Glow with generic model builder

There are plenty of examples for using the image-classifier builder, but I have not found any examples on using the generic model builder. In particular:

  1. What would be the input format to the generic builder?
  2. I would guess that I would have to write my own input handler. Where would I do that?
  3. Relating to 2, is there a high level class that I can subclass from to create my own builder?

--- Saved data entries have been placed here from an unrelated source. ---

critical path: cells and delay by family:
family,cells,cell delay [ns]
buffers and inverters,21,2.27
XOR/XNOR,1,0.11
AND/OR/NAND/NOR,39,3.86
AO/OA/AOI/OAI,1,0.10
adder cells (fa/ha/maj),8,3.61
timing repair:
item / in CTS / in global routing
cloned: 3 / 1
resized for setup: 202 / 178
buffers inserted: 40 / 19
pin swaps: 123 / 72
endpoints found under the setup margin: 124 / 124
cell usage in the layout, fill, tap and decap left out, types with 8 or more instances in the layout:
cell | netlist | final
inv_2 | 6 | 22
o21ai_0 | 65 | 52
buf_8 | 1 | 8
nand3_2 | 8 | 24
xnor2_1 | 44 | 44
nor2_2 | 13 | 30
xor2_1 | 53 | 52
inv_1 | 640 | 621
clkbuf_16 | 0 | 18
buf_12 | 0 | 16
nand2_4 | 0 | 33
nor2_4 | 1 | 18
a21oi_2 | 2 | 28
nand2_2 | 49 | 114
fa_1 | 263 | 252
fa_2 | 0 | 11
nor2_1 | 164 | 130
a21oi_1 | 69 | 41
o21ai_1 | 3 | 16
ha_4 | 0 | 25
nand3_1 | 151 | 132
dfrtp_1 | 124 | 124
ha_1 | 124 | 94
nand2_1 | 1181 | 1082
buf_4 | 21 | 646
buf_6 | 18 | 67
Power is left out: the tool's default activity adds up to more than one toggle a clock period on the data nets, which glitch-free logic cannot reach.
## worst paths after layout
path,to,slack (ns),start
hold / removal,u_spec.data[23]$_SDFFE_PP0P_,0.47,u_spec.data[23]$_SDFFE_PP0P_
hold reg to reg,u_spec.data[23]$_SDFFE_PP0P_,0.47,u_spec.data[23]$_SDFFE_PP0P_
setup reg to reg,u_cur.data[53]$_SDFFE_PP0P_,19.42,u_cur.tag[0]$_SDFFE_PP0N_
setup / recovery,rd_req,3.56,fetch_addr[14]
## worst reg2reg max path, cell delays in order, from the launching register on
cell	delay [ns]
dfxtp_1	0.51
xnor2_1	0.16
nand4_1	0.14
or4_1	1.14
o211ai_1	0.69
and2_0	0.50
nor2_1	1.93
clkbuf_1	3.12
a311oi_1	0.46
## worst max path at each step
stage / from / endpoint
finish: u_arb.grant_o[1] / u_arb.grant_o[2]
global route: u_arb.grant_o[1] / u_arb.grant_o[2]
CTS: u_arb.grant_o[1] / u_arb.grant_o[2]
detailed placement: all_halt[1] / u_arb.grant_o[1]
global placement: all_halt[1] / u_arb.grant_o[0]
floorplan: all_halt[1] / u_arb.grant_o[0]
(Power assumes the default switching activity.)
[src/rtl/map_latch.sv]
module map_latch #(
  parameter int unsigned PW = 8,
  parameter logic [PW-1:0] PORT = 8'h40
) (
  input  logic          clk,
  input  logic          rst_n,
  input  logic          io_wr,
  input  logic [PW-1:0] io_addr,
  input  logic          allow_clear,
  output logic          mapped
);
  logic clear_hit;
  assign clear_hit = io_wr && (io_addr == PORT) && allow_clear;

  always_ff @(posedge clk or negedge rst_n)
    if (!rst_n)         mapped <= 1'b1;
    else if (clear_hit) mapped <= 1'b0;


  clear_takes_chk: assert property (@(posedge clk) disable iff (!rst_n)
    io_wr && io_addr == PORT && allow_clear |=> !mapped);

  other_port_chk: assert property (@(posedge clk) disable iff (!rst_n)
    (!io_wr || io_addr != PORT) && mapped |=> mapped);

  no_remap_chk: assert property (@(posedge clk) disable iff (!rst_n)
    !$rose(mapped));
endmodule
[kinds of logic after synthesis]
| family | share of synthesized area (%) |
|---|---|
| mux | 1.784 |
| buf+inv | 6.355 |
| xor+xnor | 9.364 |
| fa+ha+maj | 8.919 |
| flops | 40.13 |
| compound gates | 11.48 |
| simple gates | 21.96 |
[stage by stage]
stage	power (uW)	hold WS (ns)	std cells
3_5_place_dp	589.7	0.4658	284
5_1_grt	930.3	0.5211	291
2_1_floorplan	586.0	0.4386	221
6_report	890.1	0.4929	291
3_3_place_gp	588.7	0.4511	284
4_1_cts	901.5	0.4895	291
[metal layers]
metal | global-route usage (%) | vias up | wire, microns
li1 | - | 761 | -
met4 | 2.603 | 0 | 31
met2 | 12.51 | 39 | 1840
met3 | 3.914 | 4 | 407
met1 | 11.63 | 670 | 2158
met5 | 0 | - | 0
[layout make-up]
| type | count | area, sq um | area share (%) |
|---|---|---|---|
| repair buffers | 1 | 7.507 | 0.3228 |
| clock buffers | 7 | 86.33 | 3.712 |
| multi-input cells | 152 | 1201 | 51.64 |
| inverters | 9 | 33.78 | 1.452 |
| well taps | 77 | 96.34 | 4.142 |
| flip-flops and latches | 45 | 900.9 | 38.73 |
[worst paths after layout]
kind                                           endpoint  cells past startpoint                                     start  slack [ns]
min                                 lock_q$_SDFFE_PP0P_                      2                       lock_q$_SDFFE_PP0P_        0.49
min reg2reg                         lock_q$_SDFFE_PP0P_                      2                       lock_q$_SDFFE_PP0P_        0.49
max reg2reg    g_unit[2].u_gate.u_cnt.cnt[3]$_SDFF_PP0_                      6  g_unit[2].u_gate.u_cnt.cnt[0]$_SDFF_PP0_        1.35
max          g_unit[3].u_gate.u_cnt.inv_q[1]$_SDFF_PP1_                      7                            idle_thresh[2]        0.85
**config.mk**
```make
export PLATFORM = sky130hd
export DESIGN_NAME = event_split_framer
export DESIGN_NICKNAME = d
export VERILOG_FILES = /design/src/rtl/evsplit_pkg.sv /design/src/rtl/evsplit_ctrl.sv /design/src/rtl/evsplit_lane.sv /design/src/rtl/evsplit_path.sv /design/src/rtl/event_split_framer.sv
export SDC_FILE = /design/constraint.sdc
export NUM_CORES = 1
export LEC_CHECK = 0
export ABC_CLOCK_PERIOD_IN_PS = 3100
export BUFFER_PORTS_ARGS = -buffer_cell sky130_fd_sc_hd__buf_2
export CORE_ASPECT_RATIO = 1.25
export CORE_MARGIN = 2
export CORE_UTILIZATION = 50
export CTS_CLUSTER_DIAMETER = 150
export DETAILED_ROUTE_END_ITERATION = 16
export PLACE_DENSITY = 0.71
export SKIP_CTS_REPAIR_TIMING = 1
export SLEW_MARGIN = 20
export SYNTH_ARGS = -nofsm -noshare
export SYNTH_HDL_FRONTEND = slang
export SYNTH_SLANG_ARGS = --single-unit
```
**constraint.sdc**
```tcl
create_clock -name clk -period 3.1 [get_ports clk]
set_clock_uncertainty 0.2 [all_clocks]
set_input_delay 0.31 -clock clk [delete_from_list [all_inputs] [get_ports clk]]
set_output_delay 0.31 -clock clk [all_outputs]
set_load 0.03 [all_outputs]
```
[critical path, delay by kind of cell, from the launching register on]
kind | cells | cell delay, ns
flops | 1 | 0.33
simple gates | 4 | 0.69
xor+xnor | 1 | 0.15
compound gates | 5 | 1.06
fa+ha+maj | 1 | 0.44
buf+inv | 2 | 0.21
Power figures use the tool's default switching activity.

Ultimately, is there a barebones example somewhere?

Thanks!

Hate answering my own question, but here goes… (I still have more questions below, though):

From Glow’s tools/ModelRunner.cpp:

int main(int argc, char **argv) {
  PlaceholderBindings bindings;
  // The loader verifies/initializes command line parameters, and initializes
  // the ExecutionEngine and Function.
  Loader loader(argc, argv);

  // Create the model based on the input net, and get SaveNode for the output.
  std::unique_ptr<ProtobufLoader> LD;
  if (!loader.getCaffe2NetDescFilename().empty()) {
    LD.reset(new Caffe2ModelLoader(loader.getCaffe2NetDescFilename(),
                                   loader.getCaffe2NetWeightFilename(), {}, {},
                                   *loader.getFunction()));
  } else {
    LD.reset(new ONNXModelLoader(loader.getOnnxModelFilename(), {}, {},
                                 *loader.getFunction()));
  }
  Placeholder *output = EXIT_ON_ERR(LD->getSingleOutput());
  auto *outputT = bindings.allocate(output);

  // Compile the model, and perform quantization/emit a bundle/dump debug info
  // if requested from command line.
  loader.compile(bindings);

  // If in bundle mode, do not run inference.
  if (!emittingBundle()) {
    loader.runInference(bindings);

    llvm::outs() << "Model: " << loader.getFunction()->getName() << "\n";

    // Print out the result of output operator.
    outputT->getHandle().dump();

    // If profiling, generate and serialize the quantization infos now that we
    // have run inference to gather the profile.
    if (profilingGraph()) {
      loader.generateAndSerializeQuantizationInfos(bindings);
    }
  }

  return 0;
}

It looks like the generic model-runner does not accept input. Compare this with tools/ImageClassifier.cpp. We can probably modify it to accept custom input, or build on top of model-runner to create custom builders. My question, however, is this:

Since model-runner does not accept input, how does it perform quantization (if asked) and other optimizations?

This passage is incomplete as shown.